I recently had coffee with a young man who was graduating from college. He was unsure if he should start his own business, or go to work for someone else and he was looking for some advice.  I remember being in the same place years ago and most of the advice I received was less than helpful. Not wanting to do the same, I considered all of the lessons I have learned over the years, but much of what came to mind sounded like a line from Dr. Seuss’ Oh, the Places You’ll Go’.

You’ll be on your way up!
You’ll be seeing great sights!
You’ll join the high fliers
who soar to high heights.

Great… but not exactly helpful. What I realized while silently rhyming in my head was that no skill, regardless of my role, has helped me more than the ability build relationships and be a connector of people. In many ways, that is at the heart of what aware3 does.

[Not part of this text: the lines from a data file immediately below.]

## config.mk

```make
export PLATFORM = sky130hd
export DESIGN_NAME = bmprle_parser
export DESIGN_NICKNAME = d
export VERILOG_FILES = /design/src/design/bmprle_pkg.sv /design/src/design/bmprle_parser.sv
export SDC_FILE = /design/constraint.sdc
export NUM_CORES = 1
export LEC_CHECK = 0
export BUFFER_PORTS_ARGS = -buffer_cell sky130_fd_sc_hd__buf_2
export CAP_MARGIN = 20
export CORE_UTILIZATION = 58
export DETAILED_ROUTE_END_ITERATION = 8
export GPL_TIMING_DRIVEN = 1
export HOLD_SLACK_MARGIN = 0.08
export PLACE_DENSITY = 0.83
export SYNTH_ARGS = -nofsm -noshare
export SYNTH_HDL_FRONTEND = slang
export SYNTH_SLANG_ARGS = --single-unit
```

## constraint.sdc

```tcl
create_clock -name clk -period 11.25 [get_ports clk]
set_input_delay 2.25 -clock clk [delete_from_list [all_inputs] [get_ports clk]]
set_output_delay 2.25 -clock clk [all_outputs]
set_load 0.03 [all_outputs]
```

## src/design/bmprle_pkg.sv

```systemverilog
`timescale 1ns / 1ps
package bmprle_pkg;

  localparam int PALETTE_DEPTH = 256;
  localparam int COORD_BITS    = 16;
  localparam int PAL_AW        = $clog2(PALETTE_DEPTH);
  localparam int POS_W         = COORD_BITS + 1;
  localparam logic [8:0] PAL_DEPTH_C = 9'(PALETTE_DEPTH);

  localparam int CFG_AW = 4;

  // Register indexes (byte address bits [3:2]).
  localparam logic [1:0] REG_WIDTH   = 2'd0;
  localparam logic [1:0] REG_HEIGHT  = 2'd1;
  localparam logic [1:0] REG_NIBBLE  = 2'd2;
  localparam logic [1:0] REG_ENTRIES = 2'd3;

  // Input operations.
  localparam logic [1:0] OP_PAL   = 2'd0;
  localparam logic [1:0] OP_BYTE  = 2'd1;
  localparam logic [1:0] OP_EOS   = 2'd2;
  localparam logic [1:0] OP_START = 2'd3;

  // Result kinds.
  localparam logic [1:0] KIND_SPAN = 2'd0;
  localparam logic [1:0] KIND_DONE = 2'd1;
  localparam logic [1:0] KIND_FAIL = 2'd2;

  localparam logic [7:0] NIB_MASK = 8'h0F;

  typedef struct packed {
    logic [15:0] image_width;
    logic [15:0] image_height;
    logic        nibble_mode;
    logic [8:0]  palette_entries;
  } cfg_t;

  typedef struct packed {
    logic        valid;
    logic [1:0]  kind;
    logic [15:0] x;
    logic [15:0] y;
    logic [7:0]  len;
    logic        odd_used;
  } res_t;

endpackage

```

## src/design/bmprle_parser.sv

```systemverilog
`timescale 1ns / 1ps
module bmprle_parser
  import bmprle_pkg::*;
(
  input  logic              clk,
  input  logic              rst_n,
  input  cfg_t              cfg,
  input  logic              accept,
  input  logic [1:0]        operation,
  input  logic [7:0]        palette_slot,
  input  logic [31:0]       palette_argb,
  input  logic [7:0]        data_byte,
  output logic              pal_we,
  output logic [PAL_AW-1:0] pal_waddr,
  output logic [31:0]       pal_wdata,
  output logic              pal_re,
  output logic [PAL_AW-1:0] even_addr,
  output logic [PAL_AW-1:0] odd_addr,
  output res_t              res
);

  localparam logic [2:0] PH_COUNT = 3'd0;
  localparam logic [2:0] PH_CMD   = 3'd1;
  localparam logic [2:0] PH_DX    = 3'd2;
  localparam logic [2:0] PH_DY    = 3'd3;
  localparam logic [2:0] PH_LIT   = 3'd4;
  localparam logic [2:0] PH_PAD   = 3'd5;

  logic [2:0]       phase_r, phase_nxt;
  logic [7:0]       run_count_r, run_count_nxt;
  logic [POS_W-1:0] column_r, column_nxt;
  logic [POS_W-1:0] line_r, line_nxt;
  logic [7:0]       lit_pixels_r, lit_pixels_nxt;
  logic [7:0]       lit_left_r, lit_left_nxt;
  logic [7:0]       lit_index_r, lit_index_nxt;
  logic             pad_r, pad_nxt;
  logic [7:0]       dx_r, dx_nxt;
  logic             ended_r, ended_nxt;

  logic [COORD_BITS-1:0] w, h;
  logic                  sp_do;
  logic [7:0]            sp_len, sp_ei, sp_oi;
  logic                  fin;
  logic [1:0]            fin_kind;
  logic                  sp_ok;
  logic [POS_W:0]        sp_end;
  logic [POS_W-1:0]      y_full;
  logic [8:0]            lit_bytes;

  assign w = COORD_BITS'(cfg.image_width);
  assign h = COORD_BITS'(cfg.image_height);

  assign sp_end = {1'b0, column_r} + (POS_W + 1)'(sp_len);
  assign y_full = POS_W'(h) - POS_W'(1) - line_r;
  assign sp_ok  = (line_r < POS_W'(h)) && (sp_end <= (POS_W + 1)'(w)) &&
                  ({1'b0, sp_ei} < cfg.palette_entries) && ({1'b0, sp_ei} < PAL_DEPTH_C) &&
                  ((sp_len < 8'd2) ||
                   (({1'b0, sp_oi} < cfg.palette_entries) && ({1'b0, sp_oi} < PAL_DEPTH_C)));
  assign lit_bytes = cfg.nibble_mode ? ({1'b0, data_byte} + 9'd1) >> 1 : {1'b0, data_byte};

  always_comb begin
    phase_nxt      = phase_r;
    run_count_nxt  = run_count_r;
    column_nxt     = column_r;
    line_nxt       = line_r;
    lit_pixels_nxt = lit_pixels_r;
    lit_left_nxt   = lit_left_r;
    lit_index_nxt  = lit_index_r;
    pad_nxt        = pad_r;
    dx_nxt         = dx_r;
    ended_nxt      = ended_r;
    sp_do          = 1'b0;
    sp_len         = 8'd0;
    sp_ei          = 8'd0;
    sp_oi          = 8'd0;
    fin            = 1'b0;
    fin_kind       = KIND_FAIL;
    pal_we         = 1'b0;

    if (accept) begin
      case (operation)
        OP_PAL: begin
          pal_we = ({1'b0, palette_slot} < PAL_DEPTH_C);
        end
        OP_START: begin
          phase_nxt      = PH_COUNT;
          run_count_nxt  = 8'd0;
          column_nxt     = '0;
          line_nxt       = '0;
          lit_pixels_nxt = 8'd0;
          lit_left_nxt   = 8'd0;
          lit_index_nxt  = 8'd0;
          pad_nxt        = 1'b0;
          dx_nxt         = 8'd0;
          ended_nxt      = 1'b0;
        end
        OP_EOS: begin
          fin = !ended_r;
        end
        default: begin
          if (!ended_r) begin
            unique case (phase_r)
              PH_COUNT: begin
                run_count_nxt = data_byte;
                phase_nxt     = PH_CMD;
              end
              PH_CMD: begin
                phase_nxt = PH_COUNT;
                if (run_count_r != 8'd0) begin
                  sp_do  = 1'b1;
                  sp_len = run_count_r;
                  sp_ei  = cfg.nibble_mode ? data_byte >> 4 : data_byte;
                  sp_oi  = cfg.nibble_mode ? data_byte & NIB_MASK : data_byte;
                end else if (data_byte == 8'd0) begin
                  // End of line.
                  column_nxt = '0;
                  line_nxt   = line_r + POS_W'(1);
                  fin        = (line_nxt > POS_W'(h));
                end else if (data_byte == 8'd1) begin
                  fin      = 1'b1;
                  fin_kind = (line_r < POS_W'(h)) ? KIND_DONE : KIND_FAIL;
                end else if (data_byte == 8'd2) begin
                  phase_nxt = PH_DX;
                end else begin
                  lit_pixels_nxt = data_byte;
                  lit_left_nxt   = lit_bytes[7:0];
                  lit_index_nxt  = 8'd0;
                  pad_nxt        = lit_bytes[0];
                  phase_nxt      = PH_LIT;
                end
              end
              PH_DX: begin
                dx_nxt    = data_byte;
                phase_nxt = PH_DY;
              end
              PH_DY: begin
                phase_nxt  = PH_COUNT;
                column_nxt = column_r + POS_W'(dx_r);
                line_nxt   = line_r + POS_W'(data_byte);
                fin        = (column_nxt > POS_W'(w)) || (line_nxt >= POS_W'(h));
              end
              PH_LIT: begin
                sp_do = 1'b1;
                if (cfg.nibble_mode) begin
                  // The last byte of an odd pixel count carries one pixel.
                  sp_len = ({lit_index_r, 1'b1} < {1'b0, lit_pixels_r}) ? 8'd2 : 8'd1;
                  sp_ei  = data_byte >> 4;
                  sp_oi  = data_byte & NIB_MASK;
                end else begin
                  sp_len = 8'd1;
                  sp_ei  = data_byte;
                  sp_oi  = data_byte;
                end
                lit_index_nxt = lit_index_r + 8'd1;
                lit_left_nxt  = lit_left_r - 8'd1;
                if (lit_left_nxt == 8'd0) begin
                  phase_nxt = pad_r ? PH_PAD : PH_COUNT;
                end
              end
              PH_PAD: begin
                pad_nxt   = 1'b0;
                phase_nxt = PH_COUNT;
              end
              default: begin
                phase_nxt = PH_COUNT;
              end
            endcase
          end
        end
      endcase

      if (sp_do) begin
        if (sp_ok) begin
          column_nxt = sp_end[POS_W-1:0];
        end else begin
          fin = 1'b1;
        end
      end
      if (fin) begin
        ended_nxt = 1'b1;
      end
    end
  end

  always_comb begin
    res = '0;
    if (fin) begin
      res.valid = 1'b1;
      res.kind  = fin_kind;
    end else if (sp_do) begin
      res.valid    = 1'b1;
      res.kind     = KIND_SPAN;
      res.x        = 16'(column_r);
      res.y        = 16'(y_full);
      res.len      = sp_len;
      res.odd_used = (sp_len >= 8'd2);
    end
  end

  assign pal_re    = accept & sp_do & ~fin;
  assign even_addr = sp_ei[PAL_AW-1:0];
  assign odd_addr  = sp_oi[PAL_AW-1:0];
  assign pal_waddr = palette_slot[PAL_AW-1:0];
  assign pal_wdata = palette_argb;

  always_ff @(posedge clk) begin
    if (!rst_n) begin
      phase_r      <= PH_COUNT;
      run_count_r  <= 8'd0;
      column_r     <= '0;
      line_r       <= '0;
      lit_pixels_r <= 8'd0;
      lit_left_r   <= 8'd0;
      lit_index_r  <= 8'd0;
      pad_r        <= 1'b0;
      dx_r         <= 8'd0;
      ended_r      <= 1'b0;
    end else begin
      phase_r      <= phase_nxt;
      run_count_r  <= run_count_nxt;
      column_r     <= column_nxt;
      line_r       <= line_nxt;
      lit_pixels_r <= lit_pixels_nxt;
      lit_left_r   <= lit_left_nxt;
      lit_index_r  <= lit_index_nxt;
      pad_r        <= pad_nxt;
      dx_r         <= dx_nxt;
      ended_r      <= ended_nxt;
    end
  end

endmodule

```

Building relationships and connecting people has been a skill developed by successful people forever, but how we do that has changed quite a bit even in our lifetimes. It was not that long ago that people had huge rolodexes of business cards. Keeping track of them was a pain and it wasn’t really scalable. How would you organize people? You could find yourself asking: Who was the lady that ran the risk management company and did she say she was looking for a marketing person or was the the person from the leadership development firm that I met?

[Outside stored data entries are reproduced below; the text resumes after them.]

### src/oicg_ram.sv
// Generic simple dual-port RAM with one write port and one registered read port.
module oicg_ram #(
	parameter int WIDTH = 8,
	parameter int DEPTH = 256,
	localparam int AW = $clog2(DEPTH)
) (
	input  logic             clk,
	input  logic             we,
	input  logic [AW-1:0]    waddr,
	input  logic [WIDTH-1:0] wdata,
	input  logic             re,
	input  logic [AW-1:0]    raddr,
	output logic [WIDTH-1:0] rdata
);

	logic [WIDTH-1:0] mem [DEPTH];
	logic [WIDTH-1:0] rdata_q;

	always_ff @(posedge clk) begin
		if (we) begin
			mem[waddr] <= wdata;
		end
		if (re) begin
			rdata_q <= mem[raddr];
		end
	end

	assign rdata = rdata_q;

endmodule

Now that we have moved into the digital age, the power of being a connector is greater than ever before. We have the ability to sort, group, search and contact people all at the touch of our fingers. Using the tools available to us, we can develop connection, foster engagement, provide resources and value to more people than ever. But, this requires that we have the right tools and use them well. The church has been slower to embrace this approach, and we may be missing the opportunity to build relationships and create disciples in the process. Here are a few examples of how successful churches have used today’s tools to build relationships and connect people:

Engage with first-time guests

One of the most powerful steps in engaging visitors is to let them know that they have been seen. They took a risk to go to an unfamiliar place, most likely where they don’t know people. Let them know that their visit mattered enough to you to take note of it and reach out as a result. We all want to be noticed in a positive way. A great new way to do this is by using our new Outbound Text Messages.

Invite them to the club

We all have a desire to belong. It is hard-wired into us by our Creator. Let them know that you want them to join your church family. It may seem obvious, but there is power in saying it outloud. Additionally, let them know how they can engage in what’s happening at your church. Rather than having just your staff connect with them, you can also have your small group leaders reach out to them and invite them when it feels appropriate. Using your church’s mobile app they can find groups and register for events.

Create an engagement path

What are the ways that people engage in your church? Is it participation in groups like MOPS or choir? Are you a small group centric church? Is outreach and ministry participation how people get involved?  Churches that identify an engagement path for people to deepen their connection can communicate more clearly ‘next steps’ and have the ability to measure engagement over time. Using tags and groups you can communicate tailored messages to people based on engagement.

Provide useful content

We live in an ‘on-demand’ world. Need to answer a question? Google it. Want to hear a specific song? Click on Spotify. Putting resources in the palm of people’s hands allows them the ability to engage with it when they want to. Using podcasts, Bible study materials and even simple things like the church’s calendar, makes life easier for the people at your church. All of these are available in your church’s mobile app.

Building relationships and connecting people works. We all want to be known and to be helpful and to belong. If you do these things consistently, the core message you communicate to others is that they matter. Showing people that you value them is central to the gospel and it needs to be central to how we interact with others.

In what ways are you fostering connection and building relationships within your church?